> **Problem details**
Write out again, exactly, the lines below starting at the one with "after global placement,0.00529,0,0.00311" and ending at the one with "after detailed placement: u_ctrl.state_q[0]$_DFFE_PN0P_".

Records provided START

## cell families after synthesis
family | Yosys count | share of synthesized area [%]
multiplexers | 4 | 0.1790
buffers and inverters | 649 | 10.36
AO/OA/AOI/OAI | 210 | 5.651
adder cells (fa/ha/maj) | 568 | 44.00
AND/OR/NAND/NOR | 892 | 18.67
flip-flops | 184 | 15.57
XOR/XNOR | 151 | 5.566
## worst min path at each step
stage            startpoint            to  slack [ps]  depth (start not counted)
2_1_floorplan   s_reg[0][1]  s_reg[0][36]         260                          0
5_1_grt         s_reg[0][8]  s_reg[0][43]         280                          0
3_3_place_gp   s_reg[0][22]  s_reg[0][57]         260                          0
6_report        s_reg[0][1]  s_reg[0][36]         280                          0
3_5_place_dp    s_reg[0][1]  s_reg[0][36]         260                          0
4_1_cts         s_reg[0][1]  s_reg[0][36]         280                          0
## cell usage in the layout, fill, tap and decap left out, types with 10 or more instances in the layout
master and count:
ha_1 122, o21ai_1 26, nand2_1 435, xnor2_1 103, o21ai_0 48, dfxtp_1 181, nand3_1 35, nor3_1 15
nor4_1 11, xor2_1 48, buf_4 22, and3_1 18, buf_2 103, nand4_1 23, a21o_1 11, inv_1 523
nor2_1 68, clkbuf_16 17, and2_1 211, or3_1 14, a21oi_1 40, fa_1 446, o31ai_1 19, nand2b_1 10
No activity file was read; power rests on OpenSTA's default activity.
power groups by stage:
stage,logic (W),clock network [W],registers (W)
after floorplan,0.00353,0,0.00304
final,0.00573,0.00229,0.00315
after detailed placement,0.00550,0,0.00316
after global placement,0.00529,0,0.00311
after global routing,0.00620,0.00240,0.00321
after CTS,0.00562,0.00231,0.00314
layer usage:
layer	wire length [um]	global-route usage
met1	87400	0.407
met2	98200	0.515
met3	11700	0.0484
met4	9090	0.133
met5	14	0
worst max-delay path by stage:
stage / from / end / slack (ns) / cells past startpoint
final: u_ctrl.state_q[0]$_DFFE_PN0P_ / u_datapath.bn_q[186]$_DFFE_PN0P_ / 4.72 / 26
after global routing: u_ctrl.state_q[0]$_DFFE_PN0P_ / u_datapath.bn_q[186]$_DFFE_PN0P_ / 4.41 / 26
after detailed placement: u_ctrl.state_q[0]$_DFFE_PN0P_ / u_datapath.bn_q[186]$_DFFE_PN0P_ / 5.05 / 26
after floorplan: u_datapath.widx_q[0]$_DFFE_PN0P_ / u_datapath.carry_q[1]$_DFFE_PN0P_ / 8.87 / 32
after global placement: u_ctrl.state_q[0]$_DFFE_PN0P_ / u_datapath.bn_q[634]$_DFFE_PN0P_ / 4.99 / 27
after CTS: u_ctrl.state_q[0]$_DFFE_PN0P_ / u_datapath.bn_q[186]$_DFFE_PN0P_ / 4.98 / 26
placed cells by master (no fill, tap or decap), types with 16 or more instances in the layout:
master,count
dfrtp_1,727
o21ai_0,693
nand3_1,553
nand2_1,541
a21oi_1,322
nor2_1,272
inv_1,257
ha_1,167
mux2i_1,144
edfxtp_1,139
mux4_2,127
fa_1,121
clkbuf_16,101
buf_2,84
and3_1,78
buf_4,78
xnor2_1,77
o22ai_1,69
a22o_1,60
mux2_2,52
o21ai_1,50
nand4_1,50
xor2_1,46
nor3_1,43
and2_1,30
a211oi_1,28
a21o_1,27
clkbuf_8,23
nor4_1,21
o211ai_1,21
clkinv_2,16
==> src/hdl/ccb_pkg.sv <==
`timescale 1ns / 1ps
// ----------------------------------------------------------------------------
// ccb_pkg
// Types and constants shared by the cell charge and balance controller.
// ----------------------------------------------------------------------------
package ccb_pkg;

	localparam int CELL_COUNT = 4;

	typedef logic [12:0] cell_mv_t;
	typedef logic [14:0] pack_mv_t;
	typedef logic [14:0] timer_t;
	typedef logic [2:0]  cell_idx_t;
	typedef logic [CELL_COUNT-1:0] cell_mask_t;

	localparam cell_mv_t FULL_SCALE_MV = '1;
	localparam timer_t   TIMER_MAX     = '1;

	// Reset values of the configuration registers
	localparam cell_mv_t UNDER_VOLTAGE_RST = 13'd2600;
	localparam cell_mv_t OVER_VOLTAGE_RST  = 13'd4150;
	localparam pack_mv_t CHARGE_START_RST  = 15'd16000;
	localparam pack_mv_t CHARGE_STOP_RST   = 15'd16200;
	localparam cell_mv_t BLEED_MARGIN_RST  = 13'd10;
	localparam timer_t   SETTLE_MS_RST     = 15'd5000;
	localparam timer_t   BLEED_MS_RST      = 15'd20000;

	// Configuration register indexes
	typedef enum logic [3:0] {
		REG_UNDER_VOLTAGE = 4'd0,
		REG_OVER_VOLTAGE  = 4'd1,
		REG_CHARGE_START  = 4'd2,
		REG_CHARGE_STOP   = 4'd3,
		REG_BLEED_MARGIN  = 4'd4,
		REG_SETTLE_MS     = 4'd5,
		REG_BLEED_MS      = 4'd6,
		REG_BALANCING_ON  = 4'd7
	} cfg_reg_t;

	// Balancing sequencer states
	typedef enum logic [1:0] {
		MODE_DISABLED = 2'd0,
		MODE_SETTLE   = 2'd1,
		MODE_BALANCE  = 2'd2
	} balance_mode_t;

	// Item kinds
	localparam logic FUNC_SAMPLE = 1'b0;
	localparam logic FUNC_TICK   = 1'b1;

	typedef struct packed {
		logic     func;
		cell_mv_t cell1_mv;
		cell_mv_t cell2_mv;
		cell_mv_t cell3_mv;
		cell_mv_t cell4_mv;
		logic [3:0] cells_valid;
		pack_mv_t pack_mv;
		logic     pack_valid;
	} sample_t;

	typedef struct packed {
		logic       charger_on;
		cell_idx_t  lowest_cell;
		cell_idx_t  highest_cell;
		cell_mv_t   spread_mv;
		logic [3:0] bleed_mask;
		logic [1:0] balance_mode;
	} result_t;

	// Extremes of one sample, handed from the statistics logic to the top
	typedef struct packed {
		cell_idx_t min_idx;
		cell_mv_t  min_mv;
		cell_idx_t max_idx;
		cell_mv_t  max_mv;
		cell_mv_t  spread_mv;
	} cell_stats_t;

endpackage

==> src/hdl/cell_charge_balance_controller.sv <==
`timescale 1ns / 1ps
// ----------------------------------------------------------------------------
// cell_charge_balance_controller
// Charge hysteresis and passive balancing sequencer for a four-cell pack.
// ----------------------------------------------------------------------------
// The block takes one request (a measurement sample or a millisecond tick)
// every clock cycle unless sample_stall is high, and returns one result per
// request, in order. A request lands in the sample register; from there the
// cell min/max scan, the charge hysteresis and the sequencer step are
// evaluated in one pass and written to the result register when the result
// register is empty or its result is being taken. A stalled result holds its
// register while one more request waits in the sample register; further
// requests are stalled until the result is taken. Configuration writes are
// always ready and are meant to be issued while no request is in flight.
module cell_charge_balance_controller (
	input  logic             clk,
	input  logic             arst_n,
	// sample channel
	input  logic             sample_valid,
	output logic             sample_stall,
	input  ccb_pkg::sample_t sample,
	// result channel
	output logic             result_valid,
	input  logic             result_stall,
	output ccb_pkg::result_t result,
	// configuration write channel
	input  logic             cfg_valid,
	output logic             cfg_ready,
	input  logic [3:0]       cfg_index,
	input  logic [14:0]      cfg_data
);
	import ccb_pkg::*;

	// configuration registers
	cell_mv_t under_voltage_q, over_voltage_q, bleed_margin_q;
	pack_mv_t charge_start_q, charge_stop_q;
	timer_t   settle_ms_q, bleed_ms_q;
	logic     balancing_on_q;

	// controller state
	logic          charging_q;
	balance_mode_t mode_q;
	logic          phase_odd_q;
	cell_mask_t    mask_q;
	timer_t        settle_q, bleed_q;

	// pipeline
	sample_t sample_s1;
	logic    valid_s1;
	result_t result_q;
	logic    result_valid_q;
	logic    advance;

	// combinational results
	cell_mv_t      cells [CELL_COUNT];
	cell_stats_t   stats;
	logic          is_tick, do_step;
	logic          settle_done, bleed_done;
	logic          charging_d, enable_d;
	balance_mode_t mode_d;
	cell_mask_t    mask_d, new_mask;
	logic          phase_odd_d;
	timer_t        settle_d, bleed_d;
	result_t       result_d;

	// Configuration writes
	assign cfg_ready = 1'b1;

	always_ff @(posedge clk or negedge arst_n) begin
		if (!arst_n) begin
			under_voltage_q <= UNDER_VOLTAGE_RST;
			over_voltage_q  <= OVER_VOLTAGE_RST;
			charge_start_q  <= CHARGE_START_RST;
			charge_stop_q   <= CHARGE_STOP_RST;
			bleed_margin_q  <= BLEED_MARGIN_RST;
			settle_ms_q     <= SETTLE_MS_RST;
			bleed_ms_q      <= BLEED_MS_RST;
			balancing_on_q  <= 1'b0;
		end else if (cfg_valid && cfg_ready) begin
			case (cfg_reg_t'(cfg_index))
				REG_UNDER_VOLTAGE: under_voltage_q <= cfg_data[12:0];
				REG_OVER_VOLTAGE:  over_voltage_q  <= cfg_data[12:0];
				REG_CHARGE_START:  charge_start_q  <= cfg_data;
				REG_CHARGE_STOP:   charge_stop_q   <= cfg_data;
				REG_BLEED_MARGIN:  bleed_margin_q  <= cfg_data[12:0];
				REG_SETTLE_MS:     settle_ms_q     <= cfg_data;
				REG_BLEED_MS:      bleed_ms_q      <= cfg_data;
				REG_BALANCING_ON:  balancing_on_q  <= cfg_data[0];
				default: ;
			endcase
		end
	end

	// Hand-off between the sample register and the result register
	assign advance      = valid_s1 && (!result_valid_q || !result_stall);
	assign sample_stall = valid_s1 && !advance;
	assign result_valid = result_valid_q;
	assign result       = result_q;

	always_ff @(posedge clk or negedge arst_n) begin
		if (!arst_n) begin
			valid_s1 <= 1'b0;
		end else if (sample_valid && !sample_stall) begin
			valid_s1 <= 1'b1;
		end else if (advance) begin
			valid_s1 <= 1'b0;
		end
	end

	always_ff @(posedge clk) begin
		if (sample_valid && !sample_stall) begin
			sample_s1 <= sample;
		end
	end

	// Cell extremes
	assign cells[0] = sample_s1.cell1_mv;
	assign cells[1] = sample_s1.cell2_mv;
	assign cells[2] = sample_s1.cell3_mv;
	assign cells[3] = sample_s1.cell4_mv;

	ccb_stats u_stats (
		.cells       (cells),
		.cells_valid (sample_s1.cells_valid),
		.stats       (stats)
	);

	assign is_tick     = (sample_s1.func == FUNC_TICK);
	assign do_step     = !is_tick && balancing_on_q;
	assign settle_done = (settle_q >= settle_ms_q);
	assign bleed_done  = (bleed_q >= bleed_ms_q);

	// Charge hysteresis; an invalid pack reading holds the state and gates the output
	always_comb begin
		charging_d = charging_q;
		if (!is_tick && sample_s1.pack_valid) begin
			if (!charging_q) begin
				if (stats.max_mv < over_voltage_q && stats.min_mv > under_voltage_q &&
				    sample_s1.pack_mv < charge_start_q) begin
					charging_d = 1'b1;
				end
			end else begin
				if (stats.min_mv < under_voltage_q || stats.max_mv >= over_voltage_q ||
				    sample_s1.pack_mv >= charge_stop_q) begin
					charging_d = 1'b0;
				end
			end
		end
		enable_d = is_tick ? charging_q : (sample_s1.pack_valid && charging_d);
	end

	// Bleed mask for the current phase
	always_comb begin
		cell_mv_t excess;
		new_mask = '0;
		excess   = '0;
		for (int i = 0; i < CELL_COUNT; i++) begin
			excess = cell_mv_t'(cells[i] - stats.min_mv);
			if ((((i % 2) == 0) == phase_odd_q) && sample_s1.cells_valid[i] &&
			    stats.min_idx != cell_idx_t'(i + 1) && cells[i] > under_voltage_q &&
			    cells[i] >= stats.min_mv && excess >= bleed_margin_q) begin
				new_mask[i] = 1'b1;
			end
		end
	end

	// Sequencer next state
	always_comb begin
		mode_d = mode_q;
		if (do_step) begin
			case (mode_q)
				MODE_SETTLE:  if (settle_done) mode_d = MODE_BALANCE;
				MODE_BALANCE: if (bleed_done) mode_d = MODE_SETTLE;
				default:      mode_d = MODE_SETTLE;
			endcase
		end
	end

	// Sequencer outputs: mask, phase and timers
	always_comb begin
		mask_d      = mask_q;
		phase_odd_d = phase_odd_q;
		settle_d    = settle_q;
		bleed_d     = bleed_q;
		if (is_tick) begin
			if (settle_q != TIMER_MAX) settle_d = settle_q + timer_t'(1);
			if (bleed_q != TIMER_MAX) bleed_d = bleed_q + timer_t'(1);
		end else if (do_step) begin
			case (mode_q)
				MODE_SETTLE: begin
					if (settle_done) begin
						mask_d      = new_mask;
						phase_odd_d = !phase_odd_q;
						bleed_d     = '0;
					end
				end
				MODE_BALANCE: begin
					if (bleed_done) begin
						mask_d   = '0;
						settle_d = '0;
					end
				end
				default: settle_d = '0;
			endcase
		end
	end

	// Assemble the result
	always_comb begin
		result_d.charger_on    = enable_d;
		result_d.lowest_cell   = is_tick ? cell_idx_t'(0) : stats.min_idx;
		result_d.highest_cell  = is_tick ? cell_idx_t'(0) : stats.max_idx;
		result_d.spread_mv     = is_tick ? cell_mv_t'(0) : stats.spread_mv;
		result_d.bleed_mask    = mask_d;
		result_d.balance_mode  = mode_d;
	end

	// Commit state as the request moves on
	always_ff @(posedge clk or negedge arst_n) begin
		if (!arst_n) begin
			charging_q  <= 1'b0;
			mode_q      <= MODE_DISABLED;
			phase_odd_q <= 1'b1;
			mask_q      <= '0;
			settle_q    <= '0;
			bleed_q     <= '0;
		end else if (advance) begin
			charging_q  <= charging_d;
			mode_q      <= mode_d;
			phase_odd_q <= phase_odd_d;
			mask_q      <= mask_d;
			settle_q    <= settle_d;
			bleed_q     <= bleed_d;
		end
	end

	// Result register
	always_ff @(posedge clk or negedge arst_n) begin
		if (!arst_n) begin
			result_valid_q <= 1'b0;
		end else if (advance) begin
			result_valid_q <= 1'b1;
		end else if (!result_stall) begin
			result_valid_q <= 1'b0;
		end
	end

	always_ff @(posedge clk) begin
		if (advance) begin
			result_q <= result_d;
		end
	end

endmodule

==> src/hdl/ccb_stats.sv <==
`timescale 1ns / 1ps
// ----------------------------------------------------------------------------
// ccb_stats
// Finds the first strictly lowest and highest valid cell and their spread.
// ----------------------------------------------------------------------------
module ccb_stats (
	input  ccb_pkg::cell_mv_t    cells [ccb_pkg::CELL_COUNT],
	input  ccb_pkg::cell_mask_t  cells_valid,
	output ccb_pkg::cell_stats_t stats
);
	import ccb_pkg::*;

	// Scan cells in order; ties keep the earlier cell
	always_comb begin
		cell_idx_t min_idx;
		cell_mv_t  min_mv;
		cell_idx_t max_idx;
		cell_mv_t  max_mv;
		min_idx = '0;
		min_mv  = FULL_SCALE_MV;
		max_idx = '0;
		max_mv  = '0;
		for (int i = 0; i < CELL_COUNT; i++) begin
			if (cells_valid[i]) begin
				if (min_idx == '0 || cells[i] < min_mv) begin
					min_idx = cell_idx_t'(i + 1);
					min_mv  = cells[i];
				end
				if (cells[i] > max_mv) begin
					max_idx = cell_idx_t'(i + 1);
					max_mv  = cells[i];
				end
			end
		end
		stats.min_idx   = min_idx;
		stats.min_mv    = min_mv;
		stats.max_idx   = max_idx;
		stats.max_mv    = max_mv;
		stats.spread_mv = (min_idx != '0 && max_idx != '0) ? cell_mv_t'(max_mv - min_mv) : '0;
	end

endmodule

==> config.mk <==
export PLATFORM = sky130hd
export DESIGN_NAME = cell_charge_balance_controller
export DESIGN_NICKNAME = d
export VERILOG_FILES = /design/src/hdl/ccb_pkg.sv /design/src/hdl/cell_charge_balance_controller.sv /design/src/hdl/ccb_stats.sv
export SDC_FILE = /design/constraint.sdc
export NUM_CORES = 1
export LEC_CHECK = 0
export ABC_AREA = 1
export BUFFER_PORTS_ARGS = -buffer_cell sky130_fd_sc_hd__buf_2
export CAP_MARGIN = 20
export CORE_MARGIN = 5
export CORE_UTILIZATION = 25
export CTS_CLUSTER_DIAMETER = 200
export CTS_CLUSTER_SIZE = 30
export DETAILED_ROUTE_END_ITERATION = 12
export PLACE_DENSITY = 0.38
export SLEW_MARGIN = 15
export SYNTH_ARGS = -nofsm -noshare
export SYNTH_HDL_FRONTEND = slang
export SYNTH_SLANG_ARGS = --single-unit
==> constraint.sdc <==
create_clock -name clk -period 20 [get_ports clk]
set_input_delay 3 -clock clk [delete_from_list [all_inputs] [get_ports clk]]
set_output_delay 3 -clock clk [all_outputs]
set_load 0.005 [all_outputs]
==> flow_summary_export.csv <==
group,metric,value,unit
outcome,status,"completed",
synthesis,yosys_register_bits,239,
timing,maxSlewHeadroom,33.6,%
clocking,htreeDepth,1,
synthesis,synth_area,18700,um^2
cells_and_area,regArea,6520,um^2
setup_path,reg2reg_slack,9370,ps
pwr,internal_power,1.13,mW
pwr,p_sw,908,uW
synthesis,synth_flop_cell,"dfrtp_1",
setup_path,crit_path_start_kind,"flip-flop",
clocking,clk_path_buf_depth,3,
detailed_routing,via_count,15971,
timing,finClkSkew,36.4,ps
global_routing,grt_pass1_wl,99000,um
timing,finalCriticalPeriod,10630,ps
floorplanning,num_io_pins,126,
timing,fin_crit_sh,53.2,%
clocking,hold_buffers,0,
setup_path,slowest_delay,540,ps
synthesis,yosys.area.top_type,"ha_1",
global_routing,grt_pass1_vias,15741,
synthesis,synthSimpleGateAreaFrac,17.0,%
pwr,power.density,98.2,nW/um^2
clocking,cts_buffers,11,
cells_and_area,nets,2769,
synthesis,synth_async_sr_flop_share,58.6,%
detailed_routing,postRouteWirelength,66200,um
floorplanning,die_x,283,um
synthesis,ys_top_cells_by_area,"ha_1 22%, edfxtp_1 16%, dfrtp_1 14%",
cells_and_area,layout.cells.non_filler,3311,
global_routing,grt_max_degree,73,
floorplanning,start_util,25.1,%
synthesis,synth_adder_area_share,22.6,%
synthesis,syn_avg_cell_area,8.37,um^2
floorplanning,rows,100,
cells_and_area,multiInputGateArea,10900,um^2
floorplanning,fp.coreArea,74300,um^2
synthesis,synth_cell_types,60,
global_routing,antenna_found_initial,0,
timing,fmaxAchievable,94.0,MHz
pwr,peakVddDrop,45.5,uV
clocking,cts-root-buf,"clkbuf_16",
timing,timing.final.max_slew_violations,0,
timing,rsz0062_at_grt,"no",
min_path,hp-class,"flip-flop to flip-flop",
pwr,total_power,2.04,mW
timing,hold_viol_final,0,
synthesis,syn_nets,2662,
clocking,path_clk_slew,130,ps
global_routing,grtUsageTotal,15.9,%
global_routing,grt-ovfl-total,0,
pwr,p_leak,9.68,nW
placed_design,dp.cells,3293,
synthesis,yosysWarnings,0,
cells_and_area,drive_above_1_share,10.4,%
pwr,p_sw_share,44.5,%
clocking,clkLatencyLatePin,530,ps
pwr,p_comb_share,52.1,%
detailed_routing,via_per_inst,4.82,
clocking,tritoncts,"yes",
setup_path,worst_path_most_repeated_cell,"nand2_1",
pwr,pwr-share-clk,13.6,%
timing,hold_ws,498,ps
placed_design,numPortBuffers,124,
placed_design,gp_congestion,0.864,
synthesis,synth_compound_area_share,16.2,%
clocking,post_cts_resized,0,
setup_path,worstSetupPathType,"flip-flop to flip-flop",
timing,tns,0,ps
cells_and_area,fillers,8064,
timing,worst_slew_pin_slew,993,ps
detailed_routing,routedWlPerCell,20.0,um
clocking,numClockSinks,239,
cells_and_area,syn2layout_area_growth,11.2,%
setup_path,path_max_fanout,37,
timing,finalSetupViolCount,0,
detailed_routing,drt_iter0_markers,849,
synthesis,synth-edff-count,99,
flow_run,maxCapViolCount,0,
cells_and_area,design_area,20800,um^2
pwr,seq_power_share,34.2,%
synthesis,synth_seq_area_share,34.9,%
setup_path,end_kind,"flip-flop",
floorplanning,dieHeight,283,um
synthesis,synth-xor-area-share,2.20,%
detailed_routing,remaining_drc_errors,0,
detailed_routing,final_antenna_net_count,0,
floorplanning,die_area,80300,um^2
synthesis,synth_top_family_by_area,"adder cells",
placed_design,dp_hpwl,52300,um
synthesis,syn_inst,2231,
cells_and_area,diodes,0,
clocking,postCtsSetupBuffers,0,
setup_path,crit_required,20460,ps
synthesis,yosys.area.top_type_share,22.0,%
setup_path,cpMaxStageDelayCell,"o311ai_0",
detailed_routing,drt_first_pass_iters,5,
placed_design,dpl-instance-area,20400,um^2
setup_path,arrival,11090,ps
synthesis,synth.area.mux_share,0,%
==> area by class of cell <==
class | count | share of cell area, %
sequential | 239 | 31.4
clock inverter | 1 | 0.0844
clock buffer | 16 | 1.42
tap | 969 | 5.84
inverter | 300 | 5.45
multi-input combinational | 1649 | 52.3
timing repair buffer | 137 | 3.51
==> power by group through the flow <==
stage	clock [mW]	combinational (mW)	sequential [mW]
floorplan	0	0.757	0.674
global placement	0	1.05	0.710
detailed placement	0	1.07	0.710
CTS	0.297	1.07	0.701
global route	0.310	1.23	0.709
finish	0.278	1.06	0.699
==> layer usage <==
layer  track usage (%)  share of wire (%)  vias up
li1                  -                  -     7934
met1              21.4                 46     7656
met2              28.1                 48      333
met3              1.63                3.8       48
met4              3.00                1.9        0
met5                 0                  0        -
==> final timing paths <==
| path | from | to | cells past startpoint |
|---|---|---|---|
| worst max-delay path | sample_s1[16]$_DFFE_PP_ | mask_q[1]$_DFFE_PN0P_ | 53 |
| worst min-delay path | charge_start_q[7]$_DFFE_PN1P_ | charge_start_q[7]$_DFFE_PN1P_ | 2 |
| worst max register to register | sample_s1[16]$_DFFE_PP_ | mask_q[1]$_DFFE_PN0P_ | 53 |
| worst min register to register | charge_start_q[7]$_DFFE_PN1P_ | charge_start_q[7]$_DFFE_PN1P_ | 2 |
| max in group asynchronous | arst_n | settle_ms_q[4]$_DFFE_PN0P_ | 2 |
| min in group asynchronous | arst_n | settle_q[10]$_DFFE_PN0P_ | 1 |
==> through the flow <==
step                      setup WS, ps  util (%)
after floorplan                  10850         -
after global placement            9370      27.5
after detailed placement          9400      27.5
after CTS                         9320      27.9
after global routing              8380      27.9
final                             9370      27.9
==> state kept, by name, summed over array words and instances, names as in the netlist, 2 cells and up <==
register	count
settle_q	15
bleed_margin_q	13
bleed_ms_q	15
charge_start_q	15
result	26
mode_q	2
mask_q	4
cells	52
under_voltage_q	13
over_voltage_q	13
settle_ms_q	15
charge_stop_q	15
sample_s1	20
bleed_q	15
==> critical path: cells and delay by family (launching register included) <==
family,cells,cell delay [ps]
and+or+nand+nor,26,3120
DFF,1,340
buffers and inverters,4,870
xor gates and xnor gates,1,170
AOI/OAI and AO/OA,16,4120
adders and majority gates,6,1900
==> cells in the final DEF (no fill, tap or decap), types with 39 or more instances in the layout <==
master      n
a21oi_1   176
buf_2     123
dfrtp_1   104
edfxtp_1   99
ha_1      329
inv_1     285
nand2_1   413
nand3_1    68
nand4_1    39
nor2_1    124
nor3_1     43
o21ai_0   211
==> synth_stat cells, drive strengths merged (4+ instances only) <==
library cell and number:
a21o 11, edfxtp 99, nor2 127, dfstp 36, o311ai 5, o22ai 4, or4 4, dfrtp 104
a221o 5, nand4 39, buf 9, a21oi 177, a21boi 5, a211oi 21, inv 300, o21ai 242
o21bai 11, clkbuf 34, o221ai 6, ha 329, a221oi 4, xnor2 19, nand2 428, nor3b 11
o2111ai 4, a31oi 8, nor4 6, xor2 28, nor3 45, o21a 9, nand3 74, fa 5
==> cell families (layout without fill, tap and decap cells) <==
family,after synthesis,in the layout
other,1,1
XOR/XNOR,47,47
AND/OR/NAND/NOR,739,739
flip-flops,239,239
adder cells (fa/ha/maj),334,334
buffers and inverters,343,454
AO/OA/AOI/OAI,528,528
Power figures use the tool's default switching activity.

Records provided END

> **Completed exercise**
after global placement,0.00529,0,0.00311
after global routing,0.00620,0.00240,0.00321
after CTS,0.00562,0.00231,0.00314
layer usage:
layer	wire length [um]	global-route usage
met1	87400	0.407
met2	98200	0.515
met3	11700	0.0484
met4	9090	0.133
met5	14	0
worst max-delay path by stage:
stage / from / end / slack (ns) / cells past startpoint
final: u_ctrl.state_q[0]$_DFFE_PN0P_ / u_datapath.bn_q[186]$_DFFE_PN0P_ / 4.72 / 26
after global routing: u_ctrl.state_q[0]$_DFFE_PN0P_ / u_datapath.bn_q[186]$_DFFE_PN0P_ / 4.41 / 26
after detailed placement: u_ctrl.state_q[0]$_DFFE_PN0P_ / u_datapath.bn_q[186]$_DFFE_PN0P_ / 5.05 / 26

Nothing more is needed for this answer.